## Exercise details
From the data below, copy exactly the lines that lie between the one holding "0.024 | 0.09744 |" and the one holding "resized for setup", including both, and nothing more.

## Record excerpts
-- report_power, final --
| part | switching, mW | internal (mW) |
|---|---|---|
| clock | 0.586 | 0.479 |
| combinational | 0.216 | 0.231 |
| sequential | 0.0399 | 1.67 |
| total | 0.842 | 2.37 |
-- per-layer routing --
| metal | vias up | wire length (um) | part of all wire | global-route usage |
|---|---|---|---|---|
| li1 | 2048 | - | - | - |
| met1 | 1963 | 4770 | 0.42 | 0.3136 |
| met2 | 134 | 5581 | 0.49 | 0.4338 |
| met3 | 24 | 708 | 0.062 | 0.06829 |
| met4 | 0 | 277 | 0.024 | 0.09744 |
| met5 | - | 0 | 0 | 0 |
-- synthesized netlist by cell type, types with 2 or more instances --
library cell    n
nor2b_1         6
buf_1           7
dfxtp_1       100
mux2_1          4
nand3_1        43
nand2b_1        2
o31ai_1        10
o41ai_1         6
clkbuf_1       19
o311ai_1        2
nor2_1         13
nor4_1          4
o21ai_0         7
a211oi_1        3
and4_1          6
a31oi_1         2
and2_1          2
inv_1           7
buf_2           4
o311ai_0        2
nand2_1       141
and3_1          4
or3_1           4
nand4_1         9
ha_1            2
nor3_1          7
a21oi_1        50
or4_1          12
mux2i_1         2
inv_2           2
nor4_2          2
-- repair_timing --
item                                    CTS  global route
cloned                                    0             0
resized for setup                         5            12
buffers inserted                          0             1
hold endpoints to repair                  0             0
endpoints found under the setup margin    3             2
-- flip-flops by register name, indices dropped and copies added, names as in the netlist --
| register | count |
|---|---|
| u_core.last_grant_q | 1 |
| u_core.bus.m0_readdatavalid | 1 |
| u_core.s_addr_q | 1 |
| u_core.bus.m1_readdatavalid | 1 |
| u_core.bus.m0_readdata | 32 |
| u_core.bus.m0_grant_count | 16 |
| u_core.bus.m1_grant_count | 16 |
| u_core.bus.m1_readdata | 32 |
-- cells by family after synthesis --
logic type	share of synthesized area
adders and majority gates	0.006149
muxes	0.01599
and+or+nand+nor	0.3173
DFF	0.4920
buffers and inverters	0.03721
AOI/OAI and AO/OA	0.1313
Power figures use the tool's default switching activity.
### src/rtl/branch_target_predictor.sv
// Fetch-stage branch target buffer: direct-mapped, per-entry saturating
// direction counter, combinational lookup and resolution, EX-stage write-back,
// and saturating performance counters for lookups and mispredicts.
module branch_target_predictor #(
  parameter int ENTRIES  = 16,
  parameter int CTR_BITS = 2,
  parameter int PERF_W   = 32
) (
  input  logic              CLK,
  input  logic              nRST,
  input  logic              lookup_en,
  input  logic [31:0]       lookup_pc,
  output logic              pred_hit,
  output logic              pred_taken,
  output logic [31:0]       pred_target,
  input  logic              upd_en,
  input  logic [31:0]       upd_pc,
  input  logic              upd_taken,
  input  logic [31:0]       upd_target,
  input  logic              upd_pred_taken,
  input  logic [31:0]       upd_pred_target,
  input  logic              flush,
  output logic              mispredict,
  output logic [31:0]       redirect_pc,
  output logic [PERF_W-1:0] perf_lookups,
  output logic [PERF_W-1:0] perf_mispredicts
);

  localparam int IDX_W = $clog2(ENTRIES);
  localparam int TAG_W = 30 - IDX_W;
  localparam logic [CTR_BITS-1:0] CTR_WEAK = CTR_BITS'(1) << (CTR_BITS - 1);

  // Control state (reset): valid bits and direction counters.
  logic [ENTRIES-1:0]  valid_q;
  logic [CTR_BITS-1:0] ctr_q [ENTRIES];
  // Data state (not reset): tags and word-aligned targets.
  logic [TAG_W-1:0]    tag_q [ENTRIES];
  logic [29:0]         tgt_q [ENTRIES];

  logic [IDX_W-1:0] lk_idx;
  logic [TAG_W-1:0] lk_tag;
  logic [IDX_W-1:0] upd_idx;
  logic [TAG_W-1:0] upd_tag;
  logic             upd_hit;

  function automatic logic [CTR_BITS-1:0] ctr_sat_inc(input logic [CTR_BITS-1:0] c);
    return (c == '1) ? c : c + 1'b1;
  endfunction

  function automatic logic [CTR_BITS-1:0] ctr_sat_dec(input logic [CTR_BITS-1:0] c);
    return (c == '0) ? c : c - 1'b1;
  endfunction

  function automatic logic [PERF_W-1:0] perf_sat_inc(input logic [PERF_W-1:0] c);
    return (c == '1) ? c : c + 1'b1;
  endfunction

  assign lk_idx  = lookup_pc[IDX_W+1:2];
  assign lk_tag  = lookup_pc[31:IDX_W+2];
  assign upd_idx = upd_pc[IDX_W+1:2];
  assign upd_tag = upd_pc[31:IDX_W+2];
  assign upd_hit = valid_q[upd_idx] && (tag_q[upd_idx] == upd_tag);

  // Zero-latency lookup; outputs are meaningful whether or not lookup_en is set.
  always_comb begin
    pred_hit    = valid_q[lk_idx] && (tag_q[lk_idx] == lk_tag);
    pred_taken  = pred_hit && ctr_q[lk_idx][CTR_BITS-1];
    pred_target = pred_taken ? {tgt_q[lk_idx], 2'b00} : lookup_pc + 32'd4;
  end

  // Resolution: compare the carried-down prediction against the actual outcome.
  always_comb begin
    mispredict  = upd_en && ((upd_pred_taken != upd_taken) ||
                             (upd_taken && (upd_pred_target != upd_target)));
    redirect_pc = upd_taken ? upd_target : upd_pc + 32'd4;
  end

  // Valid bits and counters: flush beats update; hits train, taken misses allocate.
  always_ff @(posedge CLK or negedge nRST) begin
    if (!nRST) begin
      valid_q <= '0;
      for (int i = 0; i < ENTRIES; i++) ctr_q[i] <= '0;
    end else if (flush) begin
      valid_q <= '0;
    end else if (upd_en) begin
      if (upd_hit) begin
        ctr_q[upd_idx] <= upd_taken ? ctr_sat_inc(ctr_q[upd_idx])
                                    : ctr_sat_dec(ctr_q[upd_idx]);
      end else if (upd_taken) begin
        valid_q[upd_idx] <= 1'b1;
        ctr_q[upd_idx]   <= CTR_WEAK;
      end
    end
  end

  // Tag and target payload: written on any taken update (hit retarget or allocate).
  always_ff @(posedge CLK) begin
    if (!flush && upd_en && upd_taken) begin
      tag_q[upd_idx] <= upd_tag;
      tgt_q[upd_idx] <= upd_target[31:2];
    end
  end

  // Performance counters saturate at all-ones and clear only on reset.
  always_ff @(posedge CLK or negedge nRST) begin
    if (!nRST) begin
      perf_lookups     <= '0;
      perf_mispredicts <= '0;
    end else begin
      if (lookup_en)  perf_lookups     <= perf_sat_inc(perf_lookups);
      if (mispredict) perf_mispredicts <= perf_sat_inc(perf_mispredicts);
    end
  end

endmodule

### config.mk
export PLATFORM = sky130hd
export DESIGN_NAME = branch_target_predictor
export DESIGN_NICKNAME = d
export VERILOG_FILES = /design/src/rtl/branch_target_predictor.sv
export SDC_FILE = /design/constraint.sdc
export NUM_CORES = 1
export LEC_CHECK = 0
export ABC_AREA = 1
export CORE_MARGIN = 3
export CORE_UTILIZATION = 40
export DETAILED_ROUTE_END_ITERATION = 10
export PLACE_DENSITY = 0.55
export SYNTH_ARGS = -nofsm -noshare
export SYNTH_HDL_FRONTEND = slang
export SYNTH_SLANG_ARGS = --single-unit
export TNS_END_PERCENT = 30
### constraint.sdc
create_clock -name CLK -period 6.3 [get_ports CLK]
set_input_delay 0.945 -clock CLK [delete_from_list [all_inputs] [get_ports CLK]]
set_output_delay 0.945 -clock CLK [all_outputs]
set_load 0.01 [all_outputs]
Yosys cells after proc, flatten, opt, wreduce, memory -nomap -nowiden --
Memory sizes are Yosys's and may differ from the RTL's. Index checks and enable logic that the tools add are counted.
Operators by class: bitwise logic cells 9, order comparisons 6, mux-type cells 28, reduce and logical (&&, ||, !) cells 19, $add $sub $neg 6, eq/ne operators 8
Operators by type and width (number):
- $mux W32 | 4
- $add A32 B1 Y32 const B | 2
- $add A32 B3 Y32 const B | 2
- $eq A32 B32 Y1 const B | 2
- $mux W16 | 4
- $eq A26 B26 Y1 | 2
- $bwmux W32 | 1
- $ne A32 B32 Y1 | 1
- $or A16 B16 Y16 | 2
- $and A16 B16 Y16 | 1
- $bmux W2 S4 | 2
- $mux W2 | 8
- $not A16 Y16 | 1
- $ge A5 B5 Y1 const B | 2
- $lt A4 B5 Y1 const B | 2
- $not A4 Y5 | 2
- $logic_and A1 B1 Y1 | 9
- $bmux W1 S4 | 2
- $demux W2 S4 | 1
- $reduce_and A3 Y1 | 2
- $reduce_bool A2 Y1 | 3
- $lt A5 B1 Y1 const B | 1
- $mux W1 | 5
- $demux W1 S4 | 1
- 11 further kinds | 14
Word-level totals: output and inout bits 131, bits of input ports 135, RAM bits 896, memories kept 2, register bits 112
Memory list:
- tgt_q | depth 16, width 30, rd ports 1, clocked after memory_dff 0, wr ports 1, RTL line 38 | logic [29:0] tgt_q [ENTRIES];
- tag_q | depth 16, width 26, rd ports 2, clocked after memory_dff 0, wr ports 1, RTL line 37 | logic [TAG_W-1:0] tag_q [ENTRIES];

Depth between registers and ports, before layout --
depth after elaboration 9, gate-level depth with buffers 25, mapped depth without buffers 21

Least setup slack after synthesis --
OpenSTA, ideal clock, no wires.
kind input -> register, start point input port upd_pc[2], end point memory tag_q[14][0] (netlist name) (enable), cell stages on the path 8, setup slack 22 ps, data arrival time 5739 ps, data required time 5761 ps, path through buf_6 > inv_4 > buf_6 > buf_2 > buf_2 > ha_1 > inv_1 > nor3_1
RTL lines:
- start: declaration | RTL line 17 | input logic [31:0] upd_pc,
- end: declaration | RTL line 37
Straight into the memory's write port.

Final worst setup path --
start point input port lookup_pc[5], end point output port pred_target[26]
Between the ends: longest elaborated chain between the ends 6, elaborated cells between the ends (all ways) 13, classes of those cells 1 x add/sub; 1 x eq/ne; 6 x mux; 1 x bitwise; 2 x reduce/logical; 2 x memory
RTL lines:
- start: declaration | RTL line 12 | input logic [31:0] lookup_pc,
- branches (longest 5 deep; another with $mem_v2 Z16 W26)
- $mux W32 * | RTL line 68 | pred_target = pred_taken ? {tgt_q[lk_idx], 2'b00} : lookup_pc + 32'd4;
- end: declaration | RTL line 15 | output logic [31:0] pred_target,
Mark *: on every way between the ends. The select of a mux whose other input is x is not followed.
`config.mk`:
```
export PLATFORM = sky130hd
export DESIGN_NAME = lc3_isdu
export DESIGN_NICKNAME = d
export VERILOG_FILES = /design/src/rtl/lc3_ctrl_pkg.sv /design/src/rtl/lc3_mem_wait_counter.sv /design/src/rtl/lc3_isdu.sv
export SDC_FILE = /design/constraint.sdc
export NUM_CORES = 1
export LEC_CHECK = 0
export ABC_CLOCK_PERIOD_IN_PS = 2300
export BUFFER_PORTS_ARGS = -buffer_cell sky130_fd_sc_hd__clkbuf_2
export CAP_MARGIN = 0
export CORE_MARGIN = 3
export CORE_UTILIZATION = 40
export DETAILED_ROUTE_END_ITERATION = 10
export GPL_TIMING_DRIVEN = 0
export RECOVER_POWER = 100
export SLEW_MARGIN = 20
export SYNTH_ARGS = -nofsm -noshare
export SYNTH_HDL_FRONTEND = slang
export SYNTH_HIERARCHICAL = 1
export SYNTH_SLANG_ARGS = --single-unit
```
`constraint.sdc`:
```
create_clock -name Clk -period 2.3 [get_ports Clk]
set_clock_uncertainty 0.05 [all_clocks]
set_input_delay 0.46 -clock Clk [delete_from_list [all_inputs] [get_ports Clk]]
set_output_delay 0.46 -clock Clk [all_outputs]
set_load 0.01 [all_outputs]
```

...

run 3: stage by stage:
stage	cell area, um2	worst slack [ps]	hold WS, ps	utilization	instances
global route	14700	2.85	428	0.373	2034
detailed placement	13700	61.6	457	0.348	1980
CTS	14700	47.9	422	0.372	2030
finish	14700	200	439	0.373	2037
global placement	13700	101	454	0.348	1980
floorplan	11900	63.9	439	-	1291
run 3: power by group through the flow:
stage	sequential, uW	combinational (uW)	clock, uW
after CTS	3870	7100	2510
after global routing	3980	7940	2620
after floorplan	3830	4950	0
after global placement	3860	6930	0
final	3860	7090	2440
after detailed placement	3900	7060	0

## Finished task
| met4 | 0 | 277 | 0.024 | 0.09744 |
| met5 | - | 0 | 0 | 0 |
-- synthesized netlist by cell type, types with 2 or more instances --
library cell    n
nor2b_1         6
buf_1           7
dfxtp_1       100
mux2_1          4
nand3_1        43
nand2b_1        2
o31ai_1        10
o41ai_1         6
clkbuf_1       19
o311ai_1        2
nor2_1         13
nor4_1          4
o21ai_0         7
a211oi_1        3
and4_1          6
a31oi_1         2
and2_1          2
inv_1           7
buf_2           4
o311ai_0        2
nand2_1       141
and3_1          4
or3_1           4
nand4_1         9
ha_1            2
nor3_1          7
a21oi_1        50
or4_1          12
mux2i_1         2
inv_2           2
nor4_2          2
-- repair_timing --
item                                    CTS  global route
cloned                                    0             0
resized for setup                         5            12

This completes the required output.